Pronunciation Control

# Cartesia pronunciation dictionary
tts = CartesiaTTS(
    model="sonic",
    voice="voice-id",
    pronunciation_dictionary={
        "LiveKit": "LAHYV-kit",
        "WebRTC": "web R T C",
        "API": "A P I",
    },
)

# SSML for other providers (Azure, Google)
text = """
<speak>
  Welcome to <phoneme alphabet="ipa" ph="ˈlaɪv.kɪt">LiveKit</phoneme>.
  <break time="500ms"/>
  How can I help you today?
</speak>
"""

Environment Variables

# Cartesia
CARTESIA_API_KEY=your-key

# ElevenLabs
ELEVEN_API_KEY=your-key

# OpenAI
OPENAI_API_KEY=your-key

# Google Cloud
GOOGLE_APPLICATION_CREDENTIALS=/path/to/credentials.json

# Azure
AZURE_SPEECH_KEY=your-key
AZURE_SPEECH_REGION=eastus

Complete Example

import logging
from dotenv import load_dotenv
from livekit.agents import Agent, AgentSession, RtcSession, AgentServer
from livekit.plugins import silero
from livekit.plugins.cartesia import TTS as CartesiaTTS

load_dotenv()
logging.basicConfig(level=logging.INFO)

class VoiceAgent(Agent):
    def __init__(self):
        super().__init__(
            instructions="""You are a friendly assistant.
            Speak naturally with appropriate emotion."""
        )

    async def on_enter(self):
        # Enthusiastic greeting
        self.session.tts.emotion = ["positivity:high"]
        await self.session.generate_reply(
            "Hello! I'm so excited to help you today!"
        )

@RtcSession.factory
async def create_session(session: AgentSession):
    tts = CartesiaTTS(
        model="sonic",
        voice="sweet_lady_id",  # Replace with actual voice ID
        speed=1.0,
        emotion=["positivity:medium"],
    )

    @session.on("tts_started")
    def on_tts_start():
        logging.info("Agent started speaking")

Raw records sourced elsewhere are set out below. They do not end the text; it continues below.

[src/logic/dmi_pointer.sv]
// One 16-bit indirect pointer with software load and instruction update.
// Assumes the executor never asks for an update and a load it cares about
// in the same clock; a non-relative update wins there.

`timescale 1ns/10ps
`default_nettype none

module dmi_pointer
  import dmi_pkg::*;
(
  input wire logic ref_clk_in,
  input wire logic reset_n_in,
  input wire logic load_en_in,
  input wire logic [15:0] load_val_in,
  input wire logic update_en_in,
  input wire logic relative_in,
  input wire logic decrement_in,
  output logic [15:0] ptr_out
);

  typedef struct packed {
    logic [15:0] ptr;
  } dmi_ptr_state_type;

  dmi_ptr_state_type st_r;
  dmi_ptr_state_type st_nxt;

  // ----------------------------------------------------------------------
  // Next pointer value
  // ----------------------------------------------------------------------
  // Plain 16-bit add and subtract wrap at both ends for free
  always_comb
  begin
    st_nxt = st_r;
    if (update_en_in && !relative_in)
    begin
      if (decrement_in)
        st_nxt.ptr = st_r.ptr - DMI_PTR_STEP;
      else
        st_nxt.ptr = st_r.ptr + DMI_PTR_STEP;
    end
    // A relative-form update leaves the pointer alone, so a load still lands
    else if (load_en_in)
      st_nxt.ptr = load_val_in;
  end

  // State register
  always_ff @(posedge ref_clk_in)
  begin
    if (!reset_n_in)
      st_r <= '{ptr: DMI_PTR_RST};
    else
      st_r <= st_nxt;
  end

  assign ptr_out = st_r.ptr;

endmodule : dmi_pointer

`default_nettype wire

[src/logic/dmi_exec.sv]
// Executor for the data-move instructions of a small 8-bit core: indirect
// load, three literal loads and the store to a file register.
// Assumes a data memory on the same clock that returns read data in the
// same clock as the read strobe, and an instruction source that holds no more
// than one instruction in flight (it waits for ready).
//
// Functional notes
// - Indirect load address from pointer by mode: pre-inc, pre-dec, post-inc, post-dec.
// - Relative form: address is pointer plus signed offset -32 to 31.
// - Afterwards pointer is plus one, minus one, or unchanged for relative.
// - Indirect data port has no storage; accesses go to pointer's address.
// - Pointer is 16 bits and wraps at both ends.
// - Bank literal load writes 5-bit operand into bank select register.
// - PC latch literal load writes 7-bit operand into upper PC latch.
// - Accumulator literal load writes 8-bit operand into working register.
// - Store copies working register to directly addressed file, register unchanged.

`timescale 1ns/10ps
`default_nettype none

module dmi_exec
  import dmi_pkg::*;
(
  input wire logic ref_clk_in,
  input wire logic reset_n_in,
  input wire dmi_instr_type instr_in,
  input wire logic instr_valid_in,
  output logic instr_ready_out,
  output logic done_out,
  input wire logic ptr_load_en_in,
  input wire logic ptr_load_sel_in,
  input wire logic [15:0] ptr_load_val_in,
  output dmi_mem_req_type mem_req_out,
  input wire logic [7:0] mem_rdata_in,
  output logic [7:0] acc_out,
  output logic [4:0] bank_select_reg_out,
  output logic [6:0] pc_high_latch_out,
  output logic zero_flag_out,
  output logic [15:0] ptr0_out,
  output logic [15:0] ptr1_out
);

  typedef struct packed {
    dmi_state_type state;
    dmi_instr_type instr;
    dmi_mem_req_type mem;
    logic [7:0] acc;
    logic [4:0] bank;
    logic [6:0] pcl;
    logic zero;
    logic ptr_upd;
  } dmi_exec_state_type;

  dmi_exec_state_type st_r;
  dmi_exec_state_type st_nxt;
  logic [15:0] ptr_val [DMI_NUM_PTR];
  logic [15:0] sel_ptr;
  logic [15:0] offset_ext;
  logic [15:0] ind_addr;
  logic [15:0] store_addr;
  logic is_ind;

  // ----------------------------------------------------------------------
  // Indirect pointers
  // ----------------------------------------------------------------------
  // Update only in the write clock, after the read used the old value
  for (genvar i = 0; i < DMI_NUM_PTR; i++)
  begin : g_ptr
    dmi_pointer u_ptr (
      .ref_clk_in(ref_clk_in),
      .reset_n_in(reset_n_in),
      .load_en_in(ptr_load_en_in && (ptr_load_sel_in == 1'(i))),
      .load_val_in(ptr_load_val_in),
      .update_en_in(st_r.ptr_upd && (st_r.instr.ptr_sel == 1'(i))),
      .relative_in(st_r.instr.relative),
      .decrement_in(st_r.instr.mode[0]),
      .ptr_out(ptr_val[i])
    );
  end

  // ----------------------------------------------------------------------
  // Address forming
  // ----------------------------------------------------------------------
  assign is_ind = (st_r.instr.op == DMI_OP_INDIRECT_LOAD_TO_ACC);
  assign sel_ptr = ptr_val[st_r.instr.ptr_sel];
  assign offset_ext = {{10{st_r.instr.offset[5]}}, st_r.instr.offset};

  // Pre modes step before the access, post modes use the pointer as is
  always_comb
  begin
    if (st_r.instr.relative)
      ind_addr = sel_ptr + offset_ext;
    else
    begin
      case (st_r.instr.mode)
        DMI_MODE_PRE_INC: ind_addr = sel_ptr + DMI_PTR_STEP;
        DMI_MODE_PRE_DEC: ind_addr = sel_ptr - DMI_PTR_STEP;
        default: ind_addr = sel_ptr;
      endcase
    end
  end

  // Direct address is banked; the two port addresses redirect via pointer
  always_comb
  begin
    if (st_r.instr.file_addr == DMI_IND_PORT0_ADDR)
      store_addr = ptr_val[0];
    else if (st_r.instr.file_addr == DMI_IND_PORT1_ADDR)
      store_addr = ptr_val[1];
    else
      store_addr = {4'h0, st_r.bank, st_r.instr.file_addr};
  end

  // ----------------------------------------------------------------------
  // Sequencer: idle, decode, access, write; fixed length for every op
  // ----------------------------------------------------------------------
  always_comb
  begin
    st_nxt = st_r;
    st_nxt.mem.rd = 1'b0;
    st_nxt.mem.wr = 1'b0;
    st_nxt.ptr_upd = 1'b0;
    case (st_r.state)
      DMI_ST_IDLE:
      begin
        if (instr_valid_in)
        begin
          st_nxt.instr = instr_in;
          st_nxt.state = DMI_ST_DECODE;
        end
      end
      DMI_ST_DECODE:
      begin
        st_nxt.state = DMI_ST_ACCESS;
        case (st_r.instr.op)
          DMI_OP_INDIRECT_LOAD_TO_ACC:
          begin
            st_nxt.mem.addr = ind_addr;
            st_nxt.mem.rd = 1'b1;
          end
          DMI_OP_LOAD_BANK_LITERAL: st_nxt.bank = st_r.instr.literal[4:0];
          DMI_OP_LOAD_PC_LATCH_LITERAL: st_nxt.pcl = st_r.instr.literal[6:0];
          DMI_OP_LOAD_ACC_LITERAL: st_nxt.acc = st_r.instr.literal;
          DMI_OP_STORE_ACC_TO_FILE:
          begin
            st_nxt.mem.addr = store_addr;
            st_nxt.mem.wdata = st_r.acc;
            st_nxt.mem.wr = 1'b1;
          end
          default: st_nxt.state = DMI_ST_ACCESS;
        endcase
      end
      DMI_ST_ACCESS:
      begin
        // Read data is valid here, in the same clock as the strobe
        st_nxt.state = DMI_ST_WRITE;
        if (is_ind)
        begin
          st_nxt.acc = mem_rdata_in;
          st_nxt.zero = (mem_rdata_in == 8'h00);
          st_nxt.ptr_upd = 1'b1;
        end
      end
      DMI_ST_WRITE: st_nxt.state = DMI_ST_IDLE;
      default: st_nxt.state = DMI_ST_IDLE;
    endcase
  end

  // State register
  always_ff @(posedge ref_clk_in)
  begin
    if (!reset_n_in)
    begin
      st_r.state <= DMI_ST_IDLE;
      st_r.instr <= '0;
      st_r.mem <= '0;
      st_r.acc <= DMI_ACC_RST;
      st_r.bank <= DMI_BANK_RST;
      st_r.pcl <= DMI_PCL_RST;
      st_r.zero <= DMI_ZERO_RST;
      st_r.ptr_upd <= 1'b0;
    end
    else
      st_r <= st_nxt;
  end

  // ----------------------------------------------------------------------
  // Outputs
  // ----------------------------------------------------------------------
  assign instr_ready_out = (st_r.state == DMI_ST_IDLE);
  assign done_out = (st_r.state == DMI_ST_WRITE);
  assign mem_req_out = st_r.mem;
  assign acc_out = st_r.acc;
  assign bank_select_reg_out = st_r.bank;
  assign pc_high_latch_out = st_r.pcl;
  assign zero_flag_out = st_r.zero;
  assign ptr0_out = ptr_val[0];
  assign ptr1_out = ptr_val[1];

  logic dec_ind;
  assign dec_ind = (st_r.state == DMI_ST_DECODE) && is_ind;
endmodule : dmi_exec

`default_nettype wire
$ cat src/pkg/sas_defs.svh
`ifndef SAS_DEFS_SVH
`define SAS_DEFS_SVH

// register byte offsets
`define SAS_OFS_CTRL        12'h000
`define SAS_OFS_STATUS      12'h004
`define SAS_OFS_PEAK        12'h008

// control fields
`define SAS_CTRL_SW_RESTART 0
`define SAS_CTRL_STOP_INH   1
`define SAS_CTRL_RESET      2'h0

// status fields
`define SAS_ST_RESTART      0
`define SAS_ST_COARSE       1
`define SAS_ST_FINE         2
`define SAS_ST_GATE         3
`define SAS_ST_LOCK         4
`define SAS_ST_FIRST_HIT    5
`define SAS_ST_RESCAN       6
`define SAS_ST_STOP_LATCH   7
`define SAS_ST_IMAGE_WIN    8
`define SAS_ST_STATE_LSB    12

// peak register fields
`define SAS_PK_PEAK_LSB     0
`define SAS_PK_LEVEL_LSB    8

// stop-sweep ratio: level * den >= peak * num
`define SAS_RATIO_NUM       12'h009
`define SAS_RATIO_DEN       12'h00a

// timing
`define SAS_CLK_MHZ         25
`define SAS_RESTART_US      18000
`define SAS_SETTLE_US       3000
`define SAS_IMAGE_US        3000
`define SAS_CNT_W           19

`endif

$ cat src/pkg/sas_pkg.sv
package sas_pkg;

    typedef enum logic [2:0] {
        S_RESTART,
        S_COARSE,
        S_RESCAN,
        S_FINE_SETTLE,
        S_FINE_SWEEP,
        S_STOP_SETTLE,
        S_LOCKED
    } sas_state_e;

    // sensed inputs from the analog side
    typedef struct packed {
        logic       video_level_comparator;
        logic       in_band;
        logic       coarse_end;
        logic       fine_end;
        logic       external_restart_request;
        logic [7:0] video_level;
    } sas_sense_s;

    // sequencer commands
    typedef struct packed {
        logic restart_pulse;
        logic coarse_select;
        logic fine_select;
        logic step_clock_gate;
        logic lock;
    } sas_cmd_s;

endpackage
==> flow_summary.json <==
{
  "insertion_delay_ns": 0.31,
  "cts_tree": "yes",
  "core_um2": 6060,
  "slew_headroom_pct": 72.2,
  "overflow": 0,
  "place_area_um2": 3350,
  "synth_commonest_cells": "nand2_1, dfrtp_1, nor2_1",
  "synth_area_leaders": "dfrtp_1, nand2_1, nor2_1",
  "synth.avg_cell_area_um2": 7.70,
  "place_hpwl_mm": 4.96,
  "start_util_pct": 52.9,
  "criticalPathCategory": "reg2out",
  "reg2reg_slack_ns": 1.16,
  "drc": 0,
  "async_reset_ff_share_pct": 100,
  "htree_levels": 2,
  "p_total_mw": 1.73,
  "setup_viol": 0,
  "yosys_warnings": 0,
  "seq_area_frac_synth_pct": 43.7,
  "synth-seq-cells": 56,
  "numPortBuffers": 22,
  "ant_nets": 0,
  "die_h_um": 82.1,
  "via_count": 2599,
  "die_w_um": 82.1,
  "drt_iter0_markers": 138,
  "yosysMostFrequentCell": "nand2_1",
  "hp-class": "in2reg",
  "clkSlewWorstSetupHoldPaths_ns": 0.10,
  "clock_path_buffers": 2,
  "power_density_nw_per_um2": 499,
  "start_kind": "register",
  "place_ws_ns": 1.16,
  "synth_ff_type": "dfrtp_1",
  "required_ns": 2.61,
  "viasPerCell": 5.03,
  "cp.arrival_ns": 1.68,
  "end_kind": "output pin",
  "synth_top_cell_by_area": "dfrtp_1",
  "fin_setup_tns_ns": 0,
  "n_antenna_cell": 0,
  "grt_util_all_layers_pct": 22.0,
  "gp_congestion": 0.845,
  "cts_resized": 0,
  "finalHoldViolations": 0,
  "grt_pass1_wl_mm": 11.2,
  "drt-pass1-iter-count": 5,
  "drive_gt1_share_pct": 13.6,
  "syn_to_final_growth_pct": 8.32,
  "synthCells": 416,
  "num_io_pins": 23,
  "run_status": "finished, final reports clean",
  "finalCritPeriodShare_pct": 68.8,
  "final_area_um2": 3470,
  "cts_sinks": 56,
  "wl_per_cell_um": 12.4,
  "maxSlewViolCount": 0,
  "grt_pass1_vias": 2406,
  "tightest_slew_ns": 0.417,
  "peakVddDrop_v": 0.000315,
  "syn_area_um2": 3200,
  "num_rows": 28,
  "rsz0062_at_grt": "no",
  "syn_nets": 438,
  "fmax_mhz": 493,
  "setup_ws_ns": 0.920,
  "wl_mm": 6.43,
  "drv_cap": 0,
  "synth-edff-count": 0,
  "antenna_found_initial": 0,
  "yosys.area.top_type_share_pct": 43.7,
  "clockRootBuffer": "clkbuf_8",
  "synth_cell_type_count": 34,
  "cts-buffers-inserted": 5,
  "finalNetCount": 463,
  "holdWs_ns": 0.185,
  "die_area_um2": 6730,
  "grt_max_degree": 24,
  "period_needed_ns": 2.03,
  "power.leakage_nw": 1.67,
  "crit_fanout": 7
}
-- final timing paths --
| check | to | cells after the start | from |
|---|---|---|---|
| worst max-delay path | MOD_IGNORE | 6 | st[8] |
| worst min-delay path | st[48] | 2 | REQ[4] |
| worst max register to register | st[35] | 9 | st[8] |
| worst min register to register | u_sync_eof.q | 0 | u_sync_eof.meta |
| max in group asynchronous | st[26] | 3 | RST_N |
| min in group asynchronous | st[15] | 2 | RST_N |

    @session.on("tts_ended")
    def on_tts_end():
        logging.info("Agent finished speaking")

    await session.start(
        agent=VoiceAgent(),
        stt="deepgram/nova-3",
        llm="openai/gpt-4o-mini",
        tts=tts,
        vad=silero.VAD.load(),
    )

if __name__ == "__main__":
    AgentServer(create_session).run()

Best Practices

Match voice to persona: Choose voices that fit your agent's character
Use streaming: Lower latency for real-time conversations
Control speed: Slow down for clarity, speed up for casual chat
Test with users: Voice preference is subjective
Handle pauses: Use breaks for natural speech rhythm

Deliverables

For: $ARGUMENTS

Provide:

TTS provider selection
Voice configuration
Emotion/style settings if applicable
Streaming setup
Multi-voice logic if needed
Integration code